Return exactly the lines of the records below, starting at the line that contains "export NUM_CORES = 1" and ending at the line that contains "density at 4.76", with both of those lines kept.

Stored data entries:
----------------------------------------

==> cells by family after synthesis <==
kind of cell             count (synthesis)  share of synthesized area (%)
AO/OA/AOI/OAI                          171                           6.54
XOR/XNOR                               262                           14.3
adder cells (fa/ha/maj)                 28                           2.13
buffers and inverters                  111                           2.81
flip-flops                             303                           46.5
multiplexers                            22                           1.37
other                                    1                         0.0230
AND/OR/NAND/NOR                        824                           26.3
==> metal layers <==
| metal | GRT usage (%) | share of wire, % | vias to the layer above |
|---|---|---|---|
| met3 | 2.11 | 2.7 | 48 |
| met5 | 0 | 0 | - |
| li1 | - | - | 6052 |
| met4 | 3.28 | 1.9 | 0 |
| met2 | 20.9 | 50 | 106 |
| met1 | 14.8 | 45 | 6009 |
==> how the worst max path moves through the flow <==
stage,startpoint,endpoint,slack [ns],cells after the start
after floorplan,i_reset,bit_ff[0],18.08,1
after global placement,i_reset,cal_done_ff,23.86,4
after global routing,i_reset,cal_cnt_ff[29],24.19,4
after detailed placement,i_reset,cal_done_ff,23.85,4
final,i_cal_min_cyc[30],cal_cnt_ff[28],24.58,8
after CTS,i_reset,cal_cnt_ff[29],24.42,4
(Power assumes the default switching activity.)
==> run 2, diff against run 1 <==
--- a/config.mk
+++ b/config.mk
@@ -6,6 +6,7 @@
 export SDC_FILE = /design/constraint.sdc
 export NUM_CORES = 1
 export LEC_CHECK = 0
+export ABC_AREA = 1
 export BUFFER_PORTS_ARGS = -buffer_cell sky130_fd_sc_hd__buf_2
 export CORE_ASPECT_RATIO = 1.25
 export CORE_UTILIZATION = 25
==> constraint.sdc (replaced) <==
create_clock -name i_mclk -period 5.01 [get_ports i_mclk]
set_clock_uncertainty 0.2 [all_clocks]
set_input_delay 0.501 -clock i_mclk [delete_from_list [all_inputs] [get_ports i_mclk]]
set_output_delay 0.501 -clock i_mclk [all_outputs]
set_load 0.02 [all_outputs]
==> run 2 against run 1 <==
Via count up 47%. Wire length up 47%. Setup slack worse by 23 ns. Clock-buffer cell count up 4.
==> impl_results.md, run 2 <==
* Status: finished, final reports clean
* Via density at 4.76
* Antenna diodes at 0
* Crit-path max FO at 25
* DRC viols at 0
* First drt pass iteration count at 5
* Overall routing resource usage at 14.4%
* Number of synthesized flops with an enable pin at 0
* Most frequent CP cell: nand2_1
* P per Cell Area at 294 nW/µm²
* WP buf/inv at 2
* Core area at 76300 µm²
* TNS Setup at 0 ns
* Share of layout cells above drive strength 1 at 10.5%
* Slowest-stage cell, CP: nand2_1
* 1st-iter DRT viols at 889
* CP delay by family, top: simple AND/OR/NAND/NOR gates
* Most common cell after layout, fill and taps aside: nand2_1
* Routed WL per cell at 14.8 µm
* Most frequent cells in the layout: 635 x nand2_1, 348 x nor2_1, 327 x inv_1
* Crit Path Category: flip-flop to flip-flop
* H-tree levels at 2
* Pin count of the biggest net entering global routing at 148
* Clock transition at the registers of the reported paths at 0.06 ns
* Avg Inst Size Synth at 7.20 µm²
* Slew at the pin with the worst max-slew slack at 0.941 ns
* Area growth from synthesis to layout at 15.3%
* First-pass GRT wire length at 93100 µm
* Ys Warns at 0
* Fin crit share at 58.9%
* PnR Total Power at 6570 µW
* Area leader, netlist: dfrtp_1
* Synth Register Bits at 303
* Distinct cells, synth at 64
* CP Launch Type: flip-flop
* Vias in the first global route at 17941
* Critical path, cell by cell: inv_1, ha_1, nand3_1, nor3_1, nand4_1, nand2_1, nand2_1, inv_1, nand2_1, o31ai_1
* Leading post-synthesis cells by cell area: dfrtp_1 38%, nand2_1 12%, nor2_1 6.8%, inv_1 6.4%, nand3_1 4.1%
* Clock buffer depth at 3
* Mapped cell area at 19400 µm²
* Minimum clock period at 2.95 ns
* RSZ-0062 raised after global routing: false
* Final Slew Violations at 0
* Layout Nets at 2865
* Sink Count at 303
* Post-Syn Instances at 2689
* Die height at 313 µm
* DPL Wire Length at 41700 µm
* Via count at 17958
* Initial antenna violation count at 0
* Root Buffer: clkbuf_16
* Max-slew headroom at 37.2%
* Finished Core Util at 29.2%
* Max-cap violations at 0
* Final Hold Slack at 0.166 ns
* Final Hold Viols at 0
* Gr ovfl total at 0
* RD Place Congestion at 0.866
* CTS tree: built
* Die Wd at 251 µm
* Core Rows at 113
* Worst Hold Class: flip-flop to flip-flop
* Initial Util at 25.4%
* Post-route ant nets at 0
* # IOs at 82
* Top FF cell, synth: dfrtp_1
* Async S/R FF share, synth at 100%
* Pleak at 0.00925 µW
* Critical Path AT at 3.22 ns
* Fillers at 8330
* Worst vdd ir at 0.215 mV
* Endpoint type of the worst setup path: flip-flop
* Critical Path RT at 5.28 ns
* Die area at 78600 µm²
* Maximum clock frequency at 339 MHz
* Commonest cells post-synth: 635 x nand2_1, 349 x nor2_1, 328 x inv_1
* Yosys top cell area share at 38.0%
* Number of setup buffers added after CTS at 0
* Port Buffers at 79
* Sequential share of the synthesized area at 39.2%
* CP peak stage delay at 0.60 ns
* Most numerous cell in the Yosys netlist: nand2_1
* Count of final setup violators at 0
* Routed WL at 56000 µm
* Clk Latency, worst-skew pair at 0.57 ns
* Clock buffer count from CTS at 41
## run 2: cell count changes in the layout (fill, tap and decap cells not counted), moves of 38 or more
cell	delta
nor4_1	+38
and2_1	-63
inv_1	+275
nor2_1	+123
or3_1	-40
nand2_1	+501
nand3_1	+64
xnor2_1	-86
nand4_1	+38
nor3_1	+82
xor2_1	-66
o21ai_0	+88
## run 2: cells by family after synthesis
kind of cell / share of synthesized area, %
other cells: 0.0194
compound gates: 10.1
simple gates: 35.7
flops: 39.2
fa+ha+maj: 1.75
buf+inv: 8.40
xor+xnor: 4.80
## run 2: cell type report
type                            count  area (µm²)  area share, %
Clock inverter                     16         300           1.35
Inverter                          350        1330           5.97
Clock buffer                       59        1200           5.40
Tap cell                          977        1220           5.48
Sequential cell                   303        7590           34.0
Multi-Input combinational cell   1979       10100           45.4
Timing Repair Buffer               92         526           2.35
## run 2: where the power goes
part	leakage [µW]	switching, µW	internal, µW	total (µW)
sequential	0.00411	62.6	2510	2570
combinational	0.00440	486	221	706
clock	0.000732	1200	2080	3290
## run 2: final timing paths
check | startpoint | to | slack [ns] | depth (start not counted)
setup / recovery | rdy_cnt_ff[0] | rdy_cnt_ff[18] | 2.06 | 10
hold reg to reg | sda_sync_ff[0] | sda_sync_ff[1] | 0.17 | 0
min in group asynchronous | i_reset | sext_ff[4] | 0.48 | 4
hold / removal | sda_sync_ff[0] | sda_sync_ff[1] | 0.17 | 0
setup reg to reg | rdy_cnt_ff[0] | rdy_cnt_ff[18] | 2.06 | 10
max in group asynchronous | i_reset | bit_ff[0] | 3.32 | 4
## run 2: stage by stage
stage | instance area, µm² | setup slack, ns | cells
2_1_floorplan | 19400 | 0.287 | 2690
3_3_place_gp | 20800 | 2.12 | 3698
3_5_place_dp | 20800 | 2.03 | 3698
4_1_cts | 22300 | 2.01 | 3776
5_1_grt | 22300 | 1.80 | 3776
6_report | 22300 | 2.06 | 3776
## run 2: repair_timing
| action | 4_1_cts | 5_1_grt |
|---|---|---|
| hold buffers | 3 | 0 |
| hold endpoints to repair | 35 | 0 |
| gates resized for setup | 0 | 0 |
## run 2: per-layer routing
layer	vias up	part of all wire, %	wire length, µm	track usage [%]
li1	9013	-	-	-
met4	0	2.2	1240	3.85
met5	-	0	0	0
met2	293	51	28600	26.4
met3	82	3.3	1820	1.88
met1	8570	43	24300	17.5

----------------------------------------

● Task solution:
 export NUM_CORES = 1
 export LEC_CHECK = 0
+export ABC_AREA = 1
 export BUFFER_PORTS_ARGS = -buffer_cell sky130_fd_sc_hd__buf_2
 export CORE_ASPECT_RATIO = 1.25
 export CORE_UTILIZATION = 25
==> constraint.sdc (replaced) <==
create_clock -name i_mclk -period 5.01 [get_ports i_mclk]
set_clock_uncertainty 0.2 [all_clocks]
set_input_delay 0.501 -clock i_mclk [delete_from_list [all_inputs] [get_ports i_mclk]]
set_output_delay 0.501 -clock i_mclk [all_outputs]
set_load 0.02 [all_outputs]
==> run 2 against run 1 <==
Via count up 47%. Wire length up 47%. Setup slack worse by 23 ns. Clock-buffer cell count up 4.
==> impl_results.md, run 2 <==
* Status: finished, final reports clean
* Via density at 4.76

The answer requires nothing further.